Task requirements:
In the data that follows, find the line with "slew_viol_final: 0"; transcribe it, every later line up to the one with "io_buffers: 22", and that line as well, exactly and with no others.

Material provided:
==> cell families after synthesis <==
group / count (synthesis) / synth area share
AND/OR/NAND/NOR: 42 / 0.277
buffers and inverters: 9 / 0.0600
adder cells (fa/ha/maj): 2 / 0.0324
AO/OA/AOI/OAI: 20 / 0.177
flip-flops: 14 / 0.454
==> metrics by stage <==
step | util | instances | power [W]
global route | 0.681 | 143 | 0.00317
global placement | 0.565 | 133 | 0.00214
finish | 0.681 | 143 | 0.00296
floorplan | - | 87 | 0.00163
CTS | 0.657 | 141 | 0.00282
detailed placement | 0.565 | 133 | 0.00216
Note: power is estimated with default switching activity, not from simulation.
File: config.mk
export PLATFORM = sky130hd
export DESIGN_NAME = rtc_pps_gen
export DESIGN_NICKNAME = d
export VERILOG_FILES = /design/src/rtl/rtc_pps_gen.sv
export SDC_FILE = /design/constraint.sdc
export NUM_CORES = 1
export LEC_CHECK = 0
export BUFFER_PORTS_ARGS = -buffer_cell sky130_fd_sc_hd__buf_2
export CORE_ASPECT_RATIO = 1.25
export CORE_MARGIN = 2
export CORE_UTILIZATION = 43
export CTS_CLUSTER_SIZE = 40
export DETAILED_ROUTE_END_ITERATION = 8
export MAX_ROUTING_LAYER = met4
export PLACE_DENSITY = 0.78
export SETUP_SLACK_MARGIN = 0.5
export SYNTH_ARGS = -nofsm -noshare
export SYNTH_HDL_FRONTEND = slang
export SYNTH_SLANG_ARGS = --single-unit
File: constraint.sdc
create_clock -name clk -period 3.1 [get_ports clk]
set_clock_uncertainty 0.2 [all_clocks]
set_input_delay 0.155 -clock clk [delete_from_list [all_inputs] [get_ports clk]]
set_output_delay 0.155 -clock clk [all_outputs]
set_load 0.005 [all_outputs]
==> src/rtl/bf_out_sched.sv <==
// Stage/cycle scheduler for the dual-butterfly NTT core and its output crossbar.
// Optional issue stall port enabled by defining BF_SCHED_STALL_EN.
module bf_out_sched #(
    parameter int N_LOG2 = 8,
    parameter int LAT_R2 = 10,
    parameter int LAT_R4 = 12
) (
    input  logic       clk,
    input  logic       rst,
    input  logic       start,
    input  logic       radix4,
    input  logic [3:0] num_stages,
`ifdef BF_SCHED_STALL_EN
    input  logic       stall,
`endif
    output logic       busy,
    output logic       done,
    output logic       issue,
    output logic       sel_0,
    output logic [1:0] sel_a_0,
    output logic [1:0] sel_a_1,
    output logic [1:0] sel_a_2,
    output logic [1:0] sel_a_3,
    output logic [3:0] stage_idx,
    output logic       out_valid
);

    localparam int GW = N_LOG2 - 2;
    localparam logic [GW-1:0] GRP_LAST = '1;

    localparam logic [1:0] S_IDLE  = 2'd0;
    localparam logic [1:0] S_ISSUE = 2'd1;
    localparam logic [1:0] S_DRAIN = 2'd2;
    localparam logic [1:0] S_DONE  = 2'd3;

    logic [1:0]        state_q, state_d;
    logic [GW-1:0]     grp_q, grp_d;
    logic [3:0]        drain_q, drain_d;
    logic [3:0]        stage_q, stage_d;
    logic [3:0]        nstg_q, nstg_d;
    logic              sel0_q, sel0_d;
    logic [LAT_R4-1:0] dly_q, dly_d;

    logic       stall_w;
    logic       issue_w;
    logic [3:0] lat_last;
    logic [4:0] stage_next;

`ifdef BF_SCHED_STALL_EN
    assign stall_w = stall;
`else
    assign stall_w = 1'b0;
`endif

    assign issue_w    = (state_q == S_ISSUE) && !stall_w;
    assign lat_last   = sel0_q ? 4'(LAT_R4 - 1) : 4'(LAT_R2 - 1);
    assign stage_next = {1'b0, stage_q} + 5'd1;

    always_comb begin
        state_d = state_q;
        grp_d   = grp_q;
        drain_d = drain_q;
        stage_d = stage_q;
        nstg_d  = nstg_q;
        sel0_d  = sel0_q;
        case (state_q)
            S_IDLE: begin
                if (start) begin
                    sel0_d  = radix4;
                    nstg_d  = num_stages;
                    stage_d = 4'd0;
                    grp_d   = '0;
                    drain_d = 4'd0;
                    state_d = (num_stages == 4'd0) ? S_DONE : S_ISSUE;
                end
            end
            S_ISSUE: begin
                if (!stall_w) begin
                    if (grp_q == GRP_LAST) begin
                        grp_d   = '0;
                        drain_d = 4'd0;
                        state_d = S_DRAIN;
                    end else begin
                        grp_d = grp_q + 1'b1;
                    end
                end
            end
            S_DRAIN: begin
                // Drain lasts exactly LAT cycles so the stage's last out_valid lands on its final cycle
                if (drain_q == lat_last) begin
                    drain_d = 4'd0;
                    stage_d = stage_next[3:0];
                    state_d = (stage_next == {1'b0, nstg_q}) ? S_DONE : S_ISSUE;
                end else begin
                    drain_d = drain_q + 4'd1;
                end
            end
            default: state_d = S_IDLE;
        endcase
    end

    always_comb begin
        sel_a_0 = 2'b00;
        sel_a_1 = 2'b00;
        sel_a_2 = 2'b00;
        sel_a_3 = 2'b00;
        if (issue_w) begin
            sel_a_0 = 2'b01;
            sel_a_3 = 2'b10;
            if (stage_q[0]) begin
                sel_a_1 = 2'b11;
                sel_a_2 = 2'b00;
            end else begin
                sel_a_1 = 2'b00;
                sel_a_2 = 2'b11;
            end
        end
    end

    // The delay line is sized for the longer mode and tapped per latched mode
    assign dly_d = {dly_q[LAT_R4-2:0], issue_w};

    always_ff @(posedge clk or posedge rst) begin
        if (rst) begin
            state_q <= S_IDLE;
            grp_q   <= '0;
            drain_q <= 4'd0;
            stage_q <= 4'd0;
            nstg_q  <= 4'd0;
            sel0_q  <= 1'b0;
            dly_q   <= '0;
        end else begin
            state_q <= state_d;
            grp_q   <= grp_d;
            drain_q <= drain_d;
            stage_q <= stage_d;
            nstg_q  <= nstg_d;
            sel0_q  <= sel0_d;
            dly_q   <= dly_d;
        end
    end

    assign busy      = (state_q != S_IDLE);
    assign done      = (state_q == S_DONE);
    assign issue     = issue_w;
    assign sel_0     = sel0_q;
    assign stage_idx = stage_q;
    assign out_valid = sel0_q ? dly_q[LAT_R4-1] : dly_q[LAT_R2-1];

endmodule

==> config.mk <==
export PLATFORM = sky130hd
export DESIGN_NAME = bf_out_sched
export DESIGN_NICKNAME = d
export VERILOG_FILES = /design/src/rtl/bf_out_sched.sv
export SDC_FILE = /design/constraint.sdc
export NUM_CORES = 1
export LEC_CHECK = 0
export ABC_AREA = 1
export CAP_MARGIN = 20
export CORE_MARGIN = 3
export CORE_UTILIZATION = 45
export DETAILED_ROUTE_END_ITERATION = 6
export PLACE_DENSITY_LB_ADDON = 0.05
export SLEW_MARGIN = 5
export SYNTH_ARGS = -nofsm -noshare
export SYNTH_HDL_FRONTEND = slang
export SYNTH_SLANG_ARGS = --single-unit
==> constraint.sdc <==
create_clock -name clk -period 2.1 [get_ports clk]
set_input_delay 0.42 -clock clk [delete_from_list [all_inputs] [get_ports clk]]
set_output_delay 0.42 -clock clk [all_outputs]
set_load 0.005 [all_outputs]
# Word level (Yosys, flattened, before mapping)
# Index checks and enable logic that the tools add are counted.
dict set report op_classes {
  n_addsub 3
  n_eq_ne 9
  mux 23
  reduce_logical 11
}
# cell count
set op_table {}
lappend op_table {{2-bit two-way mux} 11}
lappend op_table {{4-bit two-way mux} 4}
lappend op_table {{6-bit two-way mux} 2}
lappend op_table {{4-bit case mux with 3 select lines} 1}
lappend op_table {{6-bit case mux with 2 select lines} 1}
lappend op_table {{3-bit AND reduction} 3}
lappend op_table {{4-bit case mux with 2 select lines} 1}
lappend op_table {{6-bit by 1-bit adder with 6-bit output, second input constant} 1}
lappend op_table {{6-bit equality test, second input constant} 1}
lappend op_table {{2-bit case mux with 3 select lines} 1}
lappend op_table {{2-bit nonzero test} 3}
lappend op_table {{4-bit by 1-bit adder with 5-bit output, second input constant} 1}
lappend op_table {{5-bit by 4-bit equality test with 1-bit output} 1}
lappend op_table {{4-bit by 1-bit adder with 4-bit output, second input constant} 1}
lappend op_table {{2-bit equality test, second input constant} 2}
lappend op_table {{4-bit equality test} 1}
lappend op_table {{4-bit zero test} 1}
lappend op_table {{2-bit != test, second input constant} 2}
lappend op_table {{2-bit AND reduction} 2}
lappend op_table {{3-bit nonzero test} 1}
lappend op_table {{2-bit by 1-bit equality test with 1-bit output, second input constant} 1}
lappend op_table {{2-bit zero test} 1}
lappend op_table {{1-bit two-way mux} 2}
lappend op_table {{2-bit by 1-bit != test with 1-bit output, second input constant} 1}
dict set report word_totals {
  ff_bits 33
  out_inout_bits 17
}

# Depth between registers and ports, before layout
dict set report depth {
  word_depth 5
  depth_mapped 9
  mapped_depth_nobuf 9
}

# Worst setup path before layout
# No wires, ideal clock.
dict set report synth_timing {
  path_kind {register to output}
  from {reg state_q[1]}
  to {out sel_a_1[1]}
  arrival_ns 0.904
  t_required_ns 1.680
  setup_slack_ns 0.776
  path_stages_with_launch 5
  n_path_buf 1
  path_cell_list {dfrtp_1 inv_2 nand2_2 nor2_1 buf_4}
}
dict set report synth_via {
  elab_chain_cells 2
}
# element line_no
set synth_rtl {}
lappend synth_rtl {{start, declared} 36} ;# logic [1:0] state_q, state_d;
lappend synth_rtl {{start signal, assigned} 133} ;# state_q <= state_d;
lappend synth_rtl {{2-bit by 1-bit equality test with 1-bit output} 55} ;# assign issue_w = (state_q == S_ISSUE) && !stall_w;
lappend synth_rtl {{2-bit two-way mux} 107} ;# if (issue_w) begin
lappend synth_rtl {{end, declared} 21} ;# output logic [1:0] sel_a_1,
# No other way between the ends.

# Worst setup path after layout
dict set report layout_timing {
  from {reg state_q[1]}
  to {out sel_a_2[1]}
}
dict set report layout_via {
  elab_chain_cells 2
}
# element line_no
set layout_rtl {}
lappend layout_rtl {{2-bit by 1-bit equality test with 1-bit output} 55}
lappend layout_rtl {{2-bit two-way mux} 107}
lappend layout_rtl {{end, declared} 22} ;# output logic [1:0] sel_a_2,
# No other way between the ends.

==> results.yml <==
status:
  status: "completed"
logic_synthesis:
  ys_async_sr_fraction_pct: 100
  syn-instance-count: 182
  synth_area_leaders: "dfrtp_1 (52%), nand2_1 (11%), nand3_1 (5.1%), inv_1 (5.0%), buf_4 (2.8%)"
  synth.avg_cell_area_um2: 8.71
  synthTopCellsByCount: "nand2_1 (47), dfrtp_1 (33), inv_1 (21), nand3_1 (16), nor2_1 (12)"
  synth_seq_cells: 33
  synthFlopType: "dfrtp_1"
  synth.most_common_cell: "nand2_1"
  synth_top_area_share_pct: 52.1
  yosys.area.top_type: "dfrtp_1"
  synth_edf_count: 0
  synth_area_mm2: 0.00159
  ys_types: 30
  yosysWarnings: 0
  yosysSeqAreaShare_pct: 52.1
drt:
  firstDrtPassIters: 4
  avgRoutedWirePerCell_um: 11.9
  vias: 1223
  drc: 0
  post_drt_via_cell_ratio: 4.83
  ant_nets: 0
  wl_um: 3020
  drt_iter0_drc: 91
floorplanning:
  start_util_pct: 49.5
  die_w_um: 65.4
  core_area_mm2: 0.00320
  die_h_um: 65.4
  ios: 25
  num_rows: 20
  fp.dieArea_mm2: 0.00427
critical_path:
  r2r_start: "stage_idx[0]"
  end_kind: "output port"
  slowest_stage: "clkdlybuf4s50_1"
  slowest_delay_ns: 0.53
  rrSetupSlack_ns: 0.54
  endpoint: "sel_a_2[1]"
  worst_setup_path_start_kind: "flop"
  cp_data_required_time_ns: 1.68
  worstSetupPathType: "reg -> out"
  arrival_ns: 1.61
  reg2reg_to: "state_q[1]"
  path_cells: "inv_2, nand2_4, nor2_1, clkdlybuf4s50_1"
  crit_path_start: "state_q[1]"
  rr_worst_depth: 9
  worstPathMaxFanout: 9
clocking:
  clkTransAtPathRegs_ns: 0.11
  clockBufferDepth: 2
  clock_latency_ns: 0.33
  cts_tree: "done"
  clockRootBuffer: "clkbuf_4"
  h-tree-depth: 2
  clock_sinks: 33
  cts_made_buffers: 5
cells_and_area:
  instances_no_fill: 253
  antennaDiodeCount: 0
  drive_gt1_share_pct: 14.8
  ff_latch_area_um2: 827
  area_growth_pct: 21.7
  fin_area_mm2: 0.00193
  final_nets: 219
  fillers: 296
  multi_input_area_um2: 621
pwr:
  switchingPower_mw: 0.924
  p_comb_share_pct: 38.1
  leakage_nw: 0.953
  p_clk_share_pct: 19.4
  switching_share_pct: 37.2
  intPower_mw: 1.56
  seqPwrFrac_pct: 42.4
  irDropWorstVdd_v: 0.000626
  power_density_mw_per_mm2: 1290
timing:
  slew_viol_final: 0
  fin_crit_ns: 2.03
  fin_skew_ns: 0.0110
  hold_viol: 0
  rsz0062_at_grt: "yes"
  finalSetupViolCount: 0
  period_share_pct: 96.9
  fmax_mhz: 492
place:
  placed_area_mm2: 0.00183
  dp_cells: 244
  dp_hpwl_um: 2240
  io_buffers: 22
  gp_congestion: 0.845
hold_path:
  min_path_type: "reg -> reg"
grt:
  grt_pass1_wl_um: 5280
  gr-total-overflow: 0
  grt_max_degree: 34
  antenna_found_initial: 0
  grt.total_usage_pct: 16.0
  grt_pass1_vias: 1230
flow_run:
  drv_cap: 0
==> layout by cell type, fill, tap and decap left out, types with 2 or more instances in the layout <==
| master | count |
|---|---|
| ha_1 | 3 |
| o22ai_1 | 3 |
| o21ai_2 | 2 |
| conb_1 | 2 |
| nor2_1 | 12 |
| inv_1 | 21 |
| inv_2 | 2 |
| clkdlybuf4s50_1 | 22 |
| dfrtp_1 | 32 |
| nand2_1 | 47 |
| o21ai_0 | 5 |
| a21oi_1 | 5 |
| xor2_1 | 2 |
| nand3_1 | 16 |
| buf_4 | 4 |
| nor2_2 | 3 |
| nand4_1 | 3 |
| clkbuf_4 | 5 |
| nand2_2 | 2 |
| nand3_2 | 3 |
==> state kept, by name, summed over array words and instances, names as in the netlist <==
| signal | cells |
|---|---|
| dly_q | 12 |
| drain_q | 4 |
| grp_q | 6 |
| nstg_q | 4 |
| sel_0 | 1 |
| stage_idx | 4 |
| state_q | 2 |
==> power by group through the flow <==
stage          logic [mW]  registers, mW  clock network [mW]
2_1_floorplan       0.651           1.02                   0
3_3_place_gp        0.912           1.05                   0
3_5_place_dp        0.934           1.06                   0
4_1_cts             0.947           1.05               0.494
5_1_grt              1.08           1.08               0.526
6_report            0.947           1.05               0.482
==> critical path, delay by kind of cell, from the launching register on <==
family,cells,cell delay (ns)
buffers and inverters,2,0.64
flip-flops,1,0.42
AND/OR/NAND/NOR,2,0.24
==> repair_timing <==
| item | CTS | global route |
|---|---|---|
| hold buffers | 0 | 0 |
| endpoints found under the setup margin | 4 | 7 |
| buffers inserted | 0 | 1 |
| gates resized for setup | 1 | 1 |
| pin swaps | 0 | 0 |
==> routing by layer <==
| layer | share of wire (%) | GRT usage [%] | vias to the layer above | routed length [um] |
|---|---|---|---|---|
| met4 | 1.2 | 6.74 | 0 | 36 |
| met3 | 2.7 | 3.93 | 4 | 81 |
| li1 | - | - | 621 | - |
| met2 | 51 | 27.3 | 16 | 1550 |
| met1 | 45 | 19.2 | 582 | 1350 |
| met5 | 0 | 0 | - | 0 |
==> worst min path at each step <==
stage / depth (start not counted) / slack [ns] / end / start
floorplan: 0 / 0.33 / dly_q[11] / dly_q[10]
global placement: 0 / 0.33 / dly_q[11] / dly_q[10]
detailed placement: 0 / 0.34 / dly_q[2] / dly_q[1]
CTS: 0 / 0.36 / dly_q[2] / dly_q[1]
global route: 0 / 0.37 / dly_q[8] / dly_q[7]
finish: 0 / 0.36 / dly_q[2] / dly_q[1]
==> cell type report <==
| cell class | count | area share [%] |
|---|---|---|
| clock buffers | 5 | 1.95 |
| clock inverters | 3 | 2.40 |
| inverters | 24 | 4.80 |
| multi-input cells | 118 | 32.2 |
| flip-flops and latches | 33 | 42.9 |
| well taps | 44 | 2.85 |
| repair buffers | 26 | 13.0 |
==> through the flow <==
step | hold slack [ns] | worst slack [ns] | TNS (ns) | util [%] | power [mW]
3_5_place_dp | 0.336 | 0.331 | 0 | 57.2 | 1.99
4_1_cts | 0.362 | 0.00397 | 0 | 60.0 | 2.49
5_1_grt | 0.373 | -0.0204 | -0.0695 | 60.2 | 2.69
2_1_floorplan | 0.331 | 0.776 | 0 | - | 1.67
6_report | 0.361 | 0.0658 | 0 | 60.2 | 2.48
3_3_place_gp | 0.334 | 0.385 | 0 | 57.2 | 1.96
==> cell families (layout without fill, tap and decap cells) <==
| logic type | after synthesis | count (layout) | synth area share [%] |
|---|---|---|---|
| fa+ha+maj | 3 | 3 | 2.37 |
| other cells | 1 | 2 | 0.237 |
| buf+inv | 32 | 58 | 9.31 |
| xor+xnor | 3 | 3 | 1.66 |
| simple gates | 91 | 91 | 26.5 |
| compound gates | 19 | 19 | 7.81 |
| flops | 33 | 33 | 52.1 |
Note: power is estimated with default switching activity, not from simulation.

Result:
  slew_viol_final: 0
  fin_crit_ns: 2.03
  fin_skew_ns: 0.0110
  hold_viol: 0
  rsz0062_at_grt: "yes"
  finalSetupViolCount: 0
  period_share_pct: 96.9
  fmax_mhz: 492
place:
  placed_area_mm2: 0.00183
  dp_cells: 244
  dp_hpwl_um: 2240
  io_buffers: 22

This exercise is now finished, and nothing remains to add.